2011/05/15

Gwalior Gharana

いよいよ真打ち登場。
Gwalior Gharana は北インドの音楽の中心的流派。
声楽 Khyal の最も古い Gharana の一つでここからAgra Gharana や Jaipur Gharana も派生している。
古くから音楽が盛んで様々な様式を研究し中世から音楽の都として多くの音楽家を輩出している。
現在の音楽のルーツを辿ると必ず登場する楽聖ミヤン・タンセンも Gwalior 出身と言われている。

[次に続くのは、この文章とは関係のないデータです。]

## job 1349
==> flow/design.v (excerpt) <==
module Benes_8p (input wire [2:0] mp0, mp1, mp2, mp3, mp4, mp5, mp6, mp7,
    input clk,
    output reg [19:0] state
);
    wire [2:0] nb0, nb1, nb2, nb3, nb4, nb5, nb6, nb7;
    wire [2:0]  mn0, mn1, mn2, mn3, mn4, mn5, mn6, mn7;
    MN_Serials m1(.mp0(mp0),
    .mp1(mp1),
    .mp2(mp2),
    .mp3(mp3),
    .mp4(mp4),
    .mp5(mp5),
    .mp6(mp6),
    .mp7(mp7),
    .mn0(mn0),
    .mn1(mn1),
    .mn2(mn2),
    .mn3(mn3),
    .mn4(mn4),
    .mn5(mn5),
    .mn6(mn6),
    .mn7(mn7)
    );
    NB_Series m2(.mp0(MP_1[0]),
    .mp1(MP_1[1]),
    .mp2(MP_1[2]),
    .mp3(MP_1[3]),
    .mp4(MP_1[4]),
    .mp5(MP_1[5]),
    .mp6(MP_1[6]),
    .mp7(MP_1[7]),
    .mn0(MN_1[0]),
    .mn1(MN_1[1]),
    .mn2(MN_1[2]),
    .mn3(MN_1[3]),
    .mn4(MN_1[4]),
    .mn5(MN_1[5]),
    .mn6(MN_1[6]),
    .mn7(MN_1[7]),
    .nb0(nb0),
    .nb1(nb1),
    .nb2(nb2),
    .nb3(nb3),
    .nb4(nb4),
    .nb5(nb5),
    .nb6(nb6),
    .nb7(nb7)
    );
    wire [2:0] mp [0:7];
    integer i, j, m;
    reg [2:0] MP_1 [0:7];
    reg [2:0] MN_1 [0:7];
    reg [2:0] MP_2 [0:7];
    reg [2:0] NB_2 [0:7];
    reg [3:0] CI_2;
    reg [2:0] MP_3 [0:7];
    reg [2:0] NB_3 [0:7];
    reg [3:0] CI_3;
    wire [2:0] P_NEXT_3_W;
    reg [2:0] P_NEXT_3;
    reg [3:0] COVER_TBL_3;
    assign P_NEXT_3_W = (NB_2[1] == 3'b000) ? 3'b010 : NB_2[1];
    wire [3:0] MASK_3_2, MASK_3;
    wire [1:0] MIN_PORT_3_W; 
    assign MASK_3_2 = 4'b0001;
    decoder2to4 d3(.in(P_NEXT_3_W[2:1]),
    .out(MASK_3)
    );
    Priority_4_Encoder p3(.in1(COVER_TBL_3),
    .value(MIN_PORT_3_W)
    );
    reg [2:0] MP_4 [0:7];
    reg [2:0] NB_4 [0:7];
    reg [3:0] CI_4;
    wire [2:0] P_NEXT_4_W, P_NEXT_4_W1;
    reg [2:0] P_NEXT_4;
    reg [3:0] COVER_TBL_4;
    assign P_NEXT_4_W = NB_3[{P_NEXT_3[2:1], ~P_NEXT_3[0]}];
    assign P_NEXT_4_W1 = (COVER_TBL_3[P_NEXT_4_W[2:1]] == 0) ? P_NEXT_4_W: {MIN_PORT_3_W,1'b0} ;
    wire [3:0] MASK_4;
    wire [1:0] MIN_PORT_4_W;
    decoder2to4 d4(.in(P_NEXT_4_W1[2:1]),
    .out(MASK_4)
    );
    Priority_4_Encoder p4(.in1(COVER_TBL_4),
    .value(MIN_PORT_4_W)
    );
    reg [2:0] P_NEXT_5;
  ...
For scale: ~1300 cells after synthesis, roughly 45 I/O pins, ~11000 um^2 of cells after synthesis.
make LEC_CHECK=0 ABC_AREA=1 CAP_MARGIN=20 CORE_ASPECT_RATIO=1.39 CORE_MARGIN=2 CORE_UTILIZATION=72 CTS_CLUSTER_DIAMETER=164 CTS_CLUSTER_SIZE=46 MAX_ROUTING_LAYER=met4 PLACE_DENSITY_LB_ADDON=0.19 SETUP_SLACK_MARGIN=0.38 SLEW_MARGIN=20 finish   # period 1.17 ns
run.sh (not shown) runs the stock make flow with config.mk's settings and CLKGATE_MAP_FILE=.
Job 1349 is listed as incomplete: the tool reported an error in clock tree synthesis and the run ended there.
## ember
// buck_v1_0
module buck_v1_0 #(
  parameter model_data_width = 25,
  parameter model_decimal_width = 16
)(
  input aclk, 
  input resetn, 
  input clock_enable,
  input pwm, 
  input signed [model_data_width-1:0] input_voltage,
  input signed [model_data_width-1:0] period_inductor,
  input signed [model_data_width-1:0] period_capacitor,
  input signed [model_data_width-1:0] inverse_resistor,
  output reg signed [model_data_width-1:0] inductor_current,
  output signed [model_data_width-1:0] capacitor_current,
  output signed [model_data_width-1:0] output_current,
  output reg signed [model_data_width-1:0] output_voltage  
);
  wire signed [model_data_width-1:0] voltage_diff;  
  wire signed [(model_data_width*2)-1:0] voltage_diff_intl_2width;  
  wire signed [model_data_width-1:0] voltage_diff_intl;  
  wire signed [(model_data_width*2)-1:0] capacitor_current_intc_2width;  
  wire signed [model_data_width-1:0] capacitor_current_intc;  
  wire signed [(model_data_width*2)-1:0] output_current_2width;  
  assign voltage_diff = pwm? input_voltage - output_voltage: -output_voltage;
  assign voltage_diff_intl_2width = voltage_diff * period_inductor;
  assign voltage_diff_intl = voltage_diff_intl_2width >>> model_decimal_width;
  always @(posedge aclk)
    if (!resetn)
      inductor_current <= 0;
    else 
      if (clock_enable)
        inductor_current <= inductor_current + voltage_diff_intl;
  assign capacitor_current = inductor_current - output_current;
  assign capacitor_current_intc_2width = capacitor_current * period_capacitor;
  assign capacitor_current_intc = capacitor_current_intc_2width >>> model_decimal_width;
  always @(posedge aclk)
    if (!resetn)
      output_voltage <= 0;
    else 
      if (clock_enable)
        output_voltage <= output_voltage + capacitor_current_intc;
  assign output_current_2width = output_voltage * inverse_resistor;
  ...
clock: 14.4 ns
lec_check: 0
abc_area: 1
cap_margin: 20
core_aspect_ratio: 0.5
core_margin: 2
core_utilization: 72
cts_cluster_diameter: 372
cts_cluster_size: 98
place_density: 0.39
slew_margin: 20
tns_end_percent: 30
run.sh (not shown) runs the stock make flow with config.mk's settings and CLKGATE_MAP_FILE=.
ember: GRT-0232 in 5_1_grt -> run aborted
--- input diff ember..juniper ---
Settings: setting SETUP_SLACK_MARGIN to 2.72 for the first time; removing CORE_ASPECT_RATIO (formerly 0.5); changing ABC_AREA from 1 to 0; changing the clock period (ns, I/O delays scaled along) from 14.4 to 16.4.
Notes after the runs:
juniper completed end to end; final checks failed (setup timing). Floorplan row count: juniper > ember. Measured against ember, the final RePlAce weighted congestion of juniper comes out at 0.904 times the reference value. The die of juniper is smaller than the one used in ember. Relative to ember, post-placement worst setup slack has decreased by 250 ps in juniper. Against ember, juniper reports a fraction of the mapped netlist area in simple logic gates that is lower. Sort juniper and ember by core region area asc -> top: juniper. Between juniper and ember, the synthesized cell count is higher for ember.
Edits applied to the flow inputs when going from juniper to indigo:
Settings: CORE_UTILIZATION: 72 -> 68; SETUP_SLACK_MARGIN: 2.72 -> unset; ABC_AREA: 0 -> unset; CTS_CLUSTER_DIAMETER: 372 -> 364; TNS_END_PERCENT: 30 -> unset; PLACE_DENSITY: 0.39 -> unset; CTS_CLUSTER_SIZE: 98 -> 41; the clock period (ns, I/O delays scaled along): 16.4 -> 17.2.
Notes after the runs:
To summarise indigo: no stage aborted, but the layout did not pass its checks, failing on setup timing. indigo vs juniper — design area dropped slightly. Higher cell count goes to indigo over juniper. Worst slack on hold paths deteriorates in indigo relative to juniper.
### indigo -> nickel
Settings: CAP_MARGIN: 20 -> 10; HOLD_SLACK_MARGIN: unset -> -0.08; the clock period (ns, I/O delays scaled along): 17.2 -> 14.0.
--- outcome ---
- STATUS run=nickel STAGES=ALL_DONE FINAL_CHECKS=FAILED CAUSE=setup timing
- Utilization (nickel over indigo): increase, 1.7 points
- Comparing indigo and nickel, the higher buffers plus inverters on the worst setup path is on indigo.
- Required time of the critical path came out lower on nickel than on indigo.
- Count of buffers not belonging to the clock network in the layout was lower in the run labelled indigo.
- Placed cell area: higher on nickel
- Going from indigo to nickel, synthesis-to-finish area growth went up by 2.5 points, wire length the detailed router placed on met1 went up by 2.1 mm, setup slack after layout went down by 2720 ps.
[inputs] maple vs nickel
Settings: a change of CORE_UTILIZATION from 68 to 70; an added SETUP_SLACK_MARGIN of -1.34; a change of the clock period (ns, I/O delays scaled along) from 14.0 to 13.7.
Notes after the runs:
Layout checks on maple: not met. Flow itself completed; violations: setup timing.
Total routing usage reported by global routing delta for maple relative to nickel: 0.55 points higher
Routed length per instance down 1.9% in maple wrt nickel
Fraction of standard cell area in multi-input logic in maple is 0.22 points higher than in nickel
Taking nickel as the reference point, the layout overhead on the synthesized area of maple falls by 2.2 points.
maple against nickel: placeable core area went down by 3000 sq um; number of standard cells in the layout, taps in and fillers out shows a reduction of 104; clock tree buffer count of the final layout decreased 1; first-pass GRT wire length moved down.
The relative slew slack of maple was superior to that of nickel.
> inputs changed (maple -> willow)
Settings: CTS_CLUSTER_DIAMETER: 364 -> unset; SETUP_SLACK_MARGIN: -1.34 -> unset; CTS_CLUSTER_SIZE: 41 -> unset; CORE_UTILIZATION: 70 -> 65; HOLD_SLACK_MARGIN: -0.08 -> unset; CAP_MARGIN: 10 -> 20; the clock period (ns, I/O delays scaled along): 13.7 -> 25.4.
Findings:
- willow went all the way through synthesis, placement and routing and the layout is clean on timing, DRC and antenna.
- Logic share of the area | willow above maple
- Antenna cell count (willow over maple): decrease, 2
- Final layout net count ended up 7.0% lower on willow than on maple.
- willow: total met3 wirelength after detailed routing is about 28% lower than what maple reported.
- The met1 wire length reported for willow is greater than that of maple by 2.2%.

メロディー溢れる即興や独特なガマックやターンを駆使。
最も特徴的なのは普通 Khyal ではゆっくり(Vilambit)の早さからガットが始まるスタイルが多いが, Gwalior Gharanaでは 中庸(Madhyam)の早さの バンデッシュ(テーマのメロディー)からガットが始まる。

Pandit D V Paluskar
Baiju Bawra でも紹介した声楽家。
早くに父の Pandit Vishnu Digambar Paluskarを失い Pandit Vinayakrao Patwadhan と Pandit Narayanrao Vyas から指導を受け、また他の Gharana のスタイルを取り入れ独自の音楽を創造するが脳炎で34才の若さで亡くなる。
最後に録音したLPレコード Rag Shree でプレイバックを聴いた彼は完璧ではないので録り直したいと言ったがそれは叶わなかった。
まだ私はこの録音のどこに完璧でないものが存在するのかわからずにいる。




Pandit Omkarnath Thakur
Pandit Vishnu Digambar Paluskar が設立した音楽学校、 Gandharva Mahavidyalaya で学んだ。
ラーガへの厳格なアプローチと正確に情感を喚起させるパフォーマンスは孤高とも言える時代を代表する声楽家。




Pandit Kumar Gandharva
片肺の摘出手術をしていたためブレス(息)が普通の半分なのだが、短いフレーズでも説得力ある即興はその構成力と魂のこもった歌声によるものなのか?
美しさと面白さを浮き彫りにさせるアプローチと共に、声質では魅惑のハイトーンを持っている数少ない声楽家の一人。



彼の少年時代の動画。
この老成した子供と、この時代の映像が残っていることに驚きを覚える。